Using the records that follow, tally the lines containing the word "output" and state only the count.
BEGIN
Context: an optimization exercise on an open-source flow, tuned for small area, a short achievable clock period and few clock cycles. The choices shown serve that exercise and are no tape-out recipe.
Where RTL was checked, it was by simulation tests only, not by an equivalence proof against the original.

==> v37: inputs <==
==> flow/design.v (excerpt) <==
module smdv_top (
  input  logic        clk_i,
  input  logic        rst_ni,
  input  logic        start_i,
  input  logic [17:0] in_i,
  output logic        busy_o,
  output logic        out_valid_o,
  output logic [55:0] out_o
);
  localparam int D  = 39;
  localparam int L  = 31;    
  function automatic logic [10:0] dstep(input logic [9:0] rem, input logic b,
                                        input logic [10:0] dv);
    logic [10:0] t;
    logic [11:0] df;
    t  = {rem, b};
    df = {1'b0, t} - {1'b0, dv};
    dstep = df[11] ? {1'b0, t[9:0]} : {1'b1, df[9:0]};
  endfunction
  logic        busy_q;
  logic        c_vld_q;
  logic [1:0]  c_mode_q;
  logic [15:0] c_val_q;
  logic [5:0]  hd_q, pos_q, dl_q, sw_q, od_q;
  logic        zq_q;
  logic [6:0]  rb_q;
  logic [10:0] n_q, n1_q;
  logic        drop_q;
  logic        a_vld_q, b_vld_q;
  logic [15:0] a_v_q;
  logic        acc, full, al, c_push, c_rpt, c_clr, c_spr, pc, wrap;
  logic        push_add, push_drop, rpt_go, c_done, c_stall;
  logic        c_vld_d, busy_d, al_d, n10_d;
  logic [1:0]  c_mode_d;
  assign acc       = start_i & ~busy_q;
  assign full      = n_q[10];
  assign c_push    = c_vld_q & (c_mode_q == 2'd0);
  assign c_rpt     = c_vld_q & (c_mode_q == 2'd1);
  assign c_clr     = c_vld_q & (c_mode_q == 2'd2);
  assign c_spr     = c_vld_q & (c_mode_q == 2'd3);
  assign al        = (dl_q == 6'd2);
  assign push_add  = c_push & ~full & al;
  assign push_drop = c_push & full;
  assign pc        = push_add | push_drop;
  assign wrap      = push_add & (pos_q == 6'd38);
  assign rpt_go    = c_rpt & (sw_q == 6'd0) & (hd_q == 6'd38) & ~a_vld_q;
  assign c_done    = pc | rpt_go | c_clr | c_spr;
  assign c_stall   = c_vld_q & ~c_done;
  assign c_vld_d  = acc | c_stall;
  assign c_mode_d = acc ? in_i[17:16] : c_mode_q;
  assign al_d     = c_clr | (pc ? (dl_q == 6'd2) : (dl_q == 6'd3));
  assign n10_d    = ~c_clr & (wrap ? n1_q[10] : n_q[10]);
  assign busy_d   = rpt_go | (rb_q > 7'd1)
                  | (c_vld_d & (c_mode_d == 2'd1))
                  | (c_vld_d & (c_mode_d == 2'd0) & ~n10_d & ~al_d);
  always_ff @(posedge clk_i or negedge rst_ni) begin
    if (!rst_ni) begin
      busy_q   <= 1'b0;
      c_vld_q  <= 1'b0;
  ...
Settings: LEC_CHECK=0, CAP_MARGIN=20, CORE_MARGIN=2, CORE_UTILIZATION=40, CTS_CLUSTER_DIAMETER=100, CTS_CLUSTER_SIZE=24, SLEW_MARGIN=20, SYNTH_HIERARCHICAL=1; clock period 10.0 ns.
standard.sh (not shown) runs the stock make flow with config.mk's settings and CLKGATE_MAP_FILE= SYNTH_SCRIPT=/design/flow/synth_recipe.tcl, a recipe that flattens the netlist after the stock synthesis.
==> flow/flow/run.sh <==
#!/bin/bash
cp standard.sh standard_sh.log 2>/dev/null
export SETUP_SLACK_MARGIN=6.25
bash standard.sh > standard.log 2>&1
==> inputs of v4, as changes to v37 <==
--- a/flow/design.v
+++ b/flow/design.v
@@ -118,16 +118,15 @@
   assign sqt = {pa_q[0], 20'd0} + {{4{pa_q[1][11]}}, pa_q[1], 16'd0}
              + {{7{pa_q[2][11]}}, pa_q[2], 13'd0} + {{11{pa_q[3][11]}}, pa_q[3], 9'd0}
              + {16'd0, pa_q[4], 4'd0} + {20'd0, pa_q[5]};
   assign a_sq = sqt[30:0];
   logic signed [25:0] s1r [D];
-  logic [39:0]        s2r [D];    
+  logic [40:0]        s2r [D];
   logic [25:0] s1_in;
-  logic [39:0] s2_in;
+  logic [40:0] s2_in;
   assign s1_in = (zq_q ? 26'd0 : s1r[0]) + (b_vld_q ? {{10{a_v_q[15]}}, a_v_q} : 26'd0);
-  assign s2_in = (zq_q ? 40'd0 : s2r[0]) + (b_vld_q ? {10'd0, a_sq_q[30:1]} : 40'd0)
-               + {39'd0, b_vld_q & ~zq_q & s1r[0][0] & a_v_q[0]};
+  assign s2_in = (zq_q ? 41'd0 : s2r[0]) + (b_vld_q ? {10'd0, a_sq_q} : 41'd0);
   always_ff @(posedge clk_i) begin
     for (int i = 0; i < D - 1; i++) begin
       s1r[i] <= s1r[i+1];
       s2r[i] <= s2r[i+1];
     end
@@ -213,11 +212,11 @@
   end
   logic signed [41:0] yy;
   logic [31:0] yq_q [PV:PF];
   logic [9:0]  vr_q [PV:PF];
   logic        yn_q [PV:PF];
-  assign yy = {1'b0, s2r[D-PY], s1r[D-PY][0]} - {{14{z_q[26]}}, z_q, 1'b0};
+  assign yy = {1'b0, s2r[D-PY]} - {{14{z_q[26]}}, z_q, 1'b0};
   always_ff @(posedge clk_i) begin
     yq_q[PV]  <= yy[31:0];
     vr_q[PV]  <= yy[41:32];
     yn_q[PV]  <= yy[41];
     m_q[PV]   <= m_q[PY];
==> flow/flow/run.sh (replaced) <==
#!/bin/bash
cp standard.sh standard_sh.log 2>/dev/null
export SETUP_SLACK_MARGIN=6.1
bash standard.sh > standard.log 2>&1
--- a/flow/config.mk
+++ b/flow/config.mk
@@ -5,10 +5,10 @@
 export SDC_FILE = /design/flow/constraint.sdc
 export NUM_CORES = 4
 export LEC_CHECK = 0
 export CAP_MARGIN = 20
 export CORE_MARGIN = 2
-export CORE_UTILIZATION = 40
+export CORE_UTILIZATION = 55
 export CTS_CLUSTER_DIAMETER = 100
 export CTS_CLUSTER_SIZE = 24
 export SLEW_MARGIN = 20
 export SYNTH_HIERARCHICAL = 1
==> inputs of v38, as changes to v37 <==
--- a/flow/design.v
+++ b/flow/design.v
@@ -118,16 +118,15 @@
   assign sqt = {pa_q[0], 20'd0} + {{4{pa_q[1][11]}}, pa_q[1], 16'd0}
              + {{7{pa_q[2][11]}}, pa_q[2], 13'd0} + {{11{pa_q[3][11]}}, pa_q[3], 9'd0}
              + {16'd0, pa_q[4], 4'd0} + {20'd0, pa_q[5]};
   assign a_sq = sqt[30:0];
   logic signed [25:0] s1r [D];
-  logic [39:0]        s2r [D];    
+  logic [40:0]        s2r [D];
   logic [25:0] s1_in;
-  logic [39:0] s2_in;
+  logic [40:0] s2_in;
   assign s1_in = (zq_q ? 26'd0 : s1r[0]) + (b_vld_q ? {{10{a_v_q[15]}}, a_v_q} : 26'd0);
-  assign s2_in = (zq_q ? 40'd0 : s2r[0]) + (b_vld_q ? {10'd0, a_sq_q[30:1]} : 40'd0)
-               + {39'd0, b_vld_q & ~zq_q & s1r[0][0] & a_v_q[0]};
+  assign s2_in = (zq_q ? 41'd0 : s2r[0]) + (b_vld_q ? {10'd0, a_sq_q} : 41'd0);
   always_ff @(posedge clk_i) begin
     for (int i = 0; i < D - 1; i++) begin
       s1r[i] <= s1r[i+1];
       s2r[i] <= s2r[i+1];
     end
@@ -213,11 +212,11 @@
   end
   logic signed [41:0] yy;
   logic [31:0] yq_q [PV:PF];
   logic [9:0]  vr_q [PV:PF];
   logic        yn_q [PV:PF];
-  assign yy = {1'b0, s2r[D-PY], s1r[D-PY][0]} - {{14{z_q[26]}}, z_q, 1'b0};
+  assign yy = {1'b0, s2r[D-PY]} - {{14{z_q[26]}}, z_q, 1'b0};
   always_ff @(posedge clk_i) begin
     yq_q[PV]  <= yy[31:0];
     vr_q[PV]  <= yy[41:32];
     yn_q[PV]  <= yy[41];
     m_q[PV]   <= m_q[PY];
==> flow/flow/run.sh (replaced) <==
#!/bin/bash
cp standard.sh standard_sh.log 2>/dev/null
export SETUP_SLACK_MARGIN=6.3
bash standard.sh > standard.log 2>&1
--- a/flow/config.mk
+++ b/flow/config.mk
@@ -7,8 +7,8 @@
 export LEC_CHECK = 0
 export CAP_MARGIN = 20
 export CORE_MARGIN = 2
 export CORE_UTILIZATION = 40
 export CTS_CLUSTER_DIAMETER = 100
-export CTS_CLUSTER_SIZE = 24
+export CTS_CLUSTER_SIZE = 28
 export SLEW_MARGIN = 20
 export SYNTH_HIERARCHICAL = 1
==> inputs of v24, as changes to v37 <==
--- a/flow/design.v
+++ b/flow/design.v
@@ -23,12 +23,11 @@
   endfunction
   logic        busy_q;
   logic        c_vld_q;
   logic [1:0]  c_mode_q;
   logic [15:0] c_val_q;
-  logic [5:0]  hd_q, pos_q, dl_q, sw_q, od_q;
-  logic        zq_q;
+  logic [5:0]  hd_q, pos_q, dl_q, sw_q, rt_q, od_q;
   logic [6:0]  rb_q;
   logic [10:0] n_q, n1_q;
   logic        drop_q;
   logic        a_vld_q, b_vld_q;
   logic [15:0] a_v_q;
@@ -64,12 +63,12 @@
       c_mode_q <= 2'd0;
       hd_q     <= 6'd36;
       pos_q    <= 6'd0;
       dl_q     <= 6'd3;
       sw_q     <= 6'd39;
-      zq_q     <= 1'b1;
       rb_q     <= 7'd0;
+      rt_q     <= 6'd0;
       n_q      <= 11'd0;
       n1_q     <= 11'd1;
       drop_q   <= 1'b0;
       a_vld_q  <= 1'b0;
       b_vld_q  <= 1'b0;
@@ -81,12 +80,12 @@
       if (c_clr)   pos_q <= 6'd0;
       else if (pc) pos_q <= (pos_q == 6'd38) ? 6'd0 : pos_q + 6'd1;
       if (c_clr)    dl_q <= 6'd2;
       else if (!pc) dl_q <= (dl_q == 6'd0) ? 6'd38 : dl_q - 6'd1;
       sw_q     <= c_clr ? 6'd39 : (sw_q != 6'd0) ? sw_q - 6'd1 : 6'd0;
-      zq_q     <= c_clr | (sw_q > 6'd1);
       rb_q     <= rpt_go ? 7'(L + 38) : (rb_q != 7'd0) ? rb_q - 7'd1 : 7'd0;
+      rt_q     <= rpt_go ? 6'd39 : (rt_q != 6'd0) ? rt_q - 6'd1 : 6'd0;
       if (c_clr)     n_q <= 11'd0;
       else if (wrap) n_q <= n1_q;
       n1_q     <= n_q + 11'd1;
       drop_q   <= ~c_clr & (push_drop | drop_q);
       a_vld_q  <= push_add;
@@ -118,16 +117,17 @@
   assign sqt = {pa_q[0], 20'd0} + {{4{pa_q[1][11]}}, pa_q[1], 16'd0}
              + {{7{pa_q[2][11]}}, pa_q[2], 13'd0} + {{11{pa_q[3][11]}}, pa_q[3], 9'd0}
              + {16'd0, pa_q[4], 4'd0} + {20'd0, pa_q[5]};
   assign a_sq = sqt[30:0];
   logic signed [25:0] s1r [D];
-  logic [39:0]        s2r [D];    
+  logic [40:0]        s2r [D];
+  logic               zero;
+  assign zero = (sw_q != 6'd0);
   logic [25:0] s1_in;
-  logic [39:0] s2_in;
-  assign s1_in = (zq_q ? 26'd0 : s1r[0]) + (b_vld_q ? {{10{a_v_q[15]}}, a_v_q} : 26'd0);
-  assign s2_in = (zq_q ? 40'd0 : s2r[0]) + (b_vld_q ? {10'd0, a_sq_q[30:1]} : 40'd0)
-               + {39'd0, b_vld_q & ~zq_q & s1r[0][0] & a_v_q[0]};
+  logic [40:0] s2_in;
+  assign s1_in = (zero ? 26'd0 : s1r[0]) + (b_vld_q ? {{10{a_v_q[15]}}, a_v_q} : 26'd0);
+  assign s2_in = (zero ? 41'd0 : s2r[0]) + (b_vld_q ? {10'd0, a_sq_q} : 41'd0);
   always_ff @(posedge clk_i) begin
     for (int i = 0; i < D - 1; i++) begin
       s1r[i] <= s1r[i+1];
       s2r[i] <= s2r[i+1];
     end
@@ -137,10 +137,15 @@
   localparam int PZ = 9;           
   localparam int PY = 11;          
   localparam int PV = 12;          
   localparam int NV = 16;          
   localparam int PF = PV + NV;     
+  logic [L:1] pv_q;
+  always_ff @(posedge clk_i or negedge rst_ni) begin
+    if (!rst_ni) pv_q <= '0;
+    else         pv_q <= {pv_q[L-1:1], (rt_q != 6'd0)};
+  end
   localparam int NC = 8;
   logic [10:0] nc_q [0:NC-1];
   always_ff @(posedge clk_i) begin
     nc_q[0] <= n_q;
     for (int i = 1; i < NC; i++) nc_q[i] <= nc_q[i-1];
@@ -188,24 +193,24 @@
   logic signed [26:0] z_q;
   logic signed [16:0] m_q [PZ2:PF-2];
   logic [9:0]         r_q [PZ2:PF-2];
   logic [20:0]        z0, z1, z2;
   assign mz = {~mq_q[PZ][16], mq_q[PZ][15:0]};
-  smdv_mulz #(.WB(4)) u_z0 (.a_i(mz), .b_i(mr_q[PZ][3:0]), .p_o(z0));
-  smdv_mulz #(.WB(3)) u_z1 (.a_i(mz), .b_i(mr_q[PZ][6:4]), .p_o(z1));
-  smdv_mulz #(.WB(3)) u_z2 (.a_i(mz), .b_i(mr_q[PZ][9:7]), .p_o(z2));
+  assign z0 = 21'(signed'({mz[16], mz}) * signed'({1'b0, mr_q[PZ][3:0]}));
+  assign z1 = 21'(signed'({mz[16], mz}) * signed'({1'b0, mr_q[PZ][6:4]}));
+  assign z2 = 21'(signed'({mz[16], mz}) * signed'({1'b0, mr_q[PZ][9:7]}));
   always_ff @(posedge clk_i) begin
     z0_q       <= z0;
     z1_q       <= z1;
     z2_q       <= z2;
     m_q[PZ2]   <= mz;
     r_q[PZ2]   <= mr_q[PZ];
     unf_q[PZ2] <= unf_q[PZ];
     ovf_q[PZ2] <= ovf_q[PZ];
   end
   logic [26:0] zs;
-  smdv_zsum u_zsum (.z0_i(z0_q), .z1_i(z1_q), .z2_i(z2_q), .z_o(zs));
+  assign zs = {{6{z0_q[20]}}, z0_q} + {{2{z1_q[20]}}, z1_q, 4'd0} + {z2_q[19:0], 7'd0};
   always_ff @(posedge clk_i) begin
     z_q       <= zs;
     m_q[PY]   <= m_q[PZ2];
     r_q[PY]   <= r_q[PZ2];
     unf_q[PY] <= unf_q[PZ2];
@@ -213,11 +218,11 @@
   end
   logic signed [41:0] yy;
   logic [31:0] yq_q [PV:PF];
   logic [9:0]  vr_q [PV:PF];
   logic        yn_q [PV:PF];
-  assign yy = {1'b0, s2r[D-PY], s1r[D-PY][0]} - {{14{z_q[26]}}, z_q, 1'b0};
+  assign yy = {1'b0, s2r[D-PY]} - {{14{z_q[26]}}, z_q, 1'b0};
   always_ff @(posedge clk_i) begin
     yq_q[PV]  <= yy[31:0];
     vr_q[PV]  <= yy[41:32];
     yn_q[PV]  <= yy[41];
     m_q[PV]   <= m_q[PY];
@@ -318,11 +323,13 @@
     rsq_q[PF+1]  <= rsq_q[PF];
     zf_q[PF+1]   <= unf_q[PF] | ovf_q[PF] | yn_q[PF] | (n_q == 11'd0);
     mean_q[PF+1] <= mean_q[PF];
   end
   logic bb;
-  smdv_lt u_lt (.x0_i(nx0_q), .x1_i(nx1_q), .x2_i(nx2_q), .r_i(rsq_q[PF+1]), .lt_o(bb));
+  logic [21:0] nxs;
+  assign nxs = {7'd0, nx0_q} + {4'd0, nx1_q, 4'd0} + {1'b0, nx2_q, 7'd0};
+  assign bb  = nxs < {2'b0, rsq_q[PF+1]};
   always_ff @(posedge clk_i) begin
     bb_q         <= bb;
     dd_q[PF+2]   <= dd_q[PF+1];
     zf_q[PF+2]   <= zf_q[PF+1];
     mean_q[PF+2] <= mean_q[PF+1];
@@ -339,13 +346,13 @@
   always_ff @(posedge clk_i or negedge rst_ni) begin
     if (!rst_ni) begin
       ov_q <= 1'b0;
       od_q <= 6'd0;
     end else begin
-      ov_q <= (rb_q != 7'd0) & (rb_q <= 7'd39);
-      if (rpt_go)                            od_q <= 6'd0;
-      else if (rb_q != 7'd0 && rb_q <= 7'd39) od_q <= od_q + 6'd1;
+      ov_q <= pv_q[L-1];
+      if (rpt_go)          od_q <= 6'd0;
+      else if (pv_q[L-1])  od_q <= od_q + 6'd1;
     end
   end
   always_ff @(posedge clk_i) begin
     out_q <= {od_q, mean_q[PF+2], vres, empty, drop_q, (od_q == 6'd38)};
   end
@@ -372,33 +379,5 @@
   assign a = dstep(rem_i, bit_i[1], dv_i);
   assign b = dstep(a[9:0], bit_i[0], dv_i);
   assign rem_o = b[9:0];
   assign q_o   = {a[10], b[10]};
 endmodule
-module smdv_mulz #(
-  parameter int WB = 4
-) (
-  input  logic [16:0]   a_i,
-  input  logic [WB-1:0] b_i,
-  output logic [20:0]   p_o
-);
-  assign p_o = 21'(signed'({a_i[16], a_i}) * signed'({1'b0, b_i}));
-endmodule
-module smdv_zsum (
-  input  logic [20:0] z0_i,
-  input  logic [20:0] z1_i,
-  input  logic [20:0] z2_i,
-  output logic [26:0] z_o
-);
-  assign z_o = {{6{z0_i[20]}}, z0_i} + {{2{z1_i[20]}}, z1_i, 4'd0} + {z2_i[19:0], 7'd0};
-endmodule
-module smdv_lt (
-  input  logic [14:0] x0_i,
-  input  logic [13:0] x1_i,
-  input  logic [13:0] x2_i,
-  input  logic [19:0] r_i,
-  output logic        lt_o
-);
-  logic [21:0] x;
-  assign x    = {7'd0, x0_i} + {4'd0, x1_i, 4'd0} + {1'b0, x2_i, 7'd0};
-  assign lt_o = x < {2'b0, r_i};
-endmodule
==> flow/flow/run.sh (replaced) <==
#!/bin/bash
cp standard.sh standard_sh.log 2>/dev/null
export SETUP_SLACK_MARGIN=6.0
bash standard.sh > standard.log 2>&1
==> run summary <==
Final RePlAce weighted congestion: v24 0.829; v4 0.848; v37 0.831; v38 0.841
Proportion of cell area occupied by multi-input gates: v24 34.4%; v4 35.5%; v37 35.9%; v38 36.0%
Result of the run: v24 finished clean; v4 finished clean; v37 finished clean; v38 finished clean
Die Area: v24 413000 um^2; v4 303000 um^2; v37 412000 um^2; v38 415000 um^2
Share of the final layout cell area in sequential cells: v24 53.7%; v4 53.3%; v37 51.7%; v38 51.1%
Area of the core region: v24 406000 um^2; v4 297000 um^2; v37 406000 um^2; v38 409000 um^2
Number of standard cells after synthesis: v24 13500; v4 13700; v37 13600; v38 13700
Fraction of area in clock buffers and inverters: v24 3.65%; v4 3.56%; v37 3.37%; v38 3.23%
Share of cells above drive strength 1: v24 10.6%; v4 11.5%; v37 14.2%; v38 17.0%
Detailed Route Iter0 Violations: v24 4287; v4 4518; v37 4126; v38 4159
Antenna diode instance count: v24 14; v4 5; v37 10; v38 12
Worst hold slack: v24 309 ps; v4 267 ps; v37 305 ps; v38 279 ps
Buffers and inverters on the worst path: v24 2; v4 0; v37 3; v38 3
Stages on the worst setup path: v24 21; v4 14; v37 14; v38 16
Number of flip-flops under the largest register name: v24 1599; v4 1599; v37 1560; v38 1599
Clock-pin slew of the registers on the worst-case setup and hold paths: v24 90 ps; v4 90 ps; v37 100 ps; v38 110 ps
Fill cell count: v24 37300; v4 23800; v37 36900; v38 36600
#MultiIn Comb: v24 7214; v4 7347; v37 7341; v38 7348
Design Area, Final: v24 182000 um^2; v4 182000 um^2; v37 186000 um^2; v38 190000 um^2
Routed WL per cell: v24 14.8 um; v4 16.7 um; v37 14.9 um; v38 14.9 um
Post-route minimum period: v24 4080 ps; v4 3980 ps; v37 3740 ps; v38 3920 ps
Cell with the most instances on the worst path: v24 -; v4 -; v37 sky130_fd_sc_hd__fa_1; v38 sky130_fd_sc_hd__buf_4
Testbench counts of v37, summed over its fixed seeds: cycles 16,104.
Testbench counts of v4, summed over its fixed seeds: cycles 16,104.
Testbench counts of v38, summed over its fixed seeds: cycles 16,104.
The RTL of v24 was laid out without a check of its function.

## afterwards: timing with drivers on the ports
Ports are ideal in the flow. The routed layouts listed here were re-timed in OpenROAD. Step 1: set_driving_cell puts a clkbuf_16 on clk_i and a buf_2 on each other input, an assumption about the parent block. Step 2, shift: input delay + t, output delay - t, t = (earliest + latest rising clock arrival at the registers) / 2. This alone moves slack from input paths to output paths. a / b / c = ideal ports / drivers / drivers and shift; a / b = the first two.
run	t (ns)	setup WS [ns]	latest minus earliest clock arrival (ns)	worst data-port slew with drivers (ns)
v37	1.006	6.262 / 6.262 / 6.092	0.077 / 0.077	0.16
v4	1.020	6.019 / 6.019 / 6.019	0.098 / 0.098	0.17
v38	1.023	6.084 / 6.084 / 6.010	0.088 / 0.087	0.04
v24	1.009	5.924 / 5.924 / 5.752	0.084 / 0.084	0.03
After both steps setup and hold are still met in every run listed. The setup slack of v24, which loses most, moves by 0.000 ns with the drivers and by -0.172 ns with both steps.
END
(Your solution) 7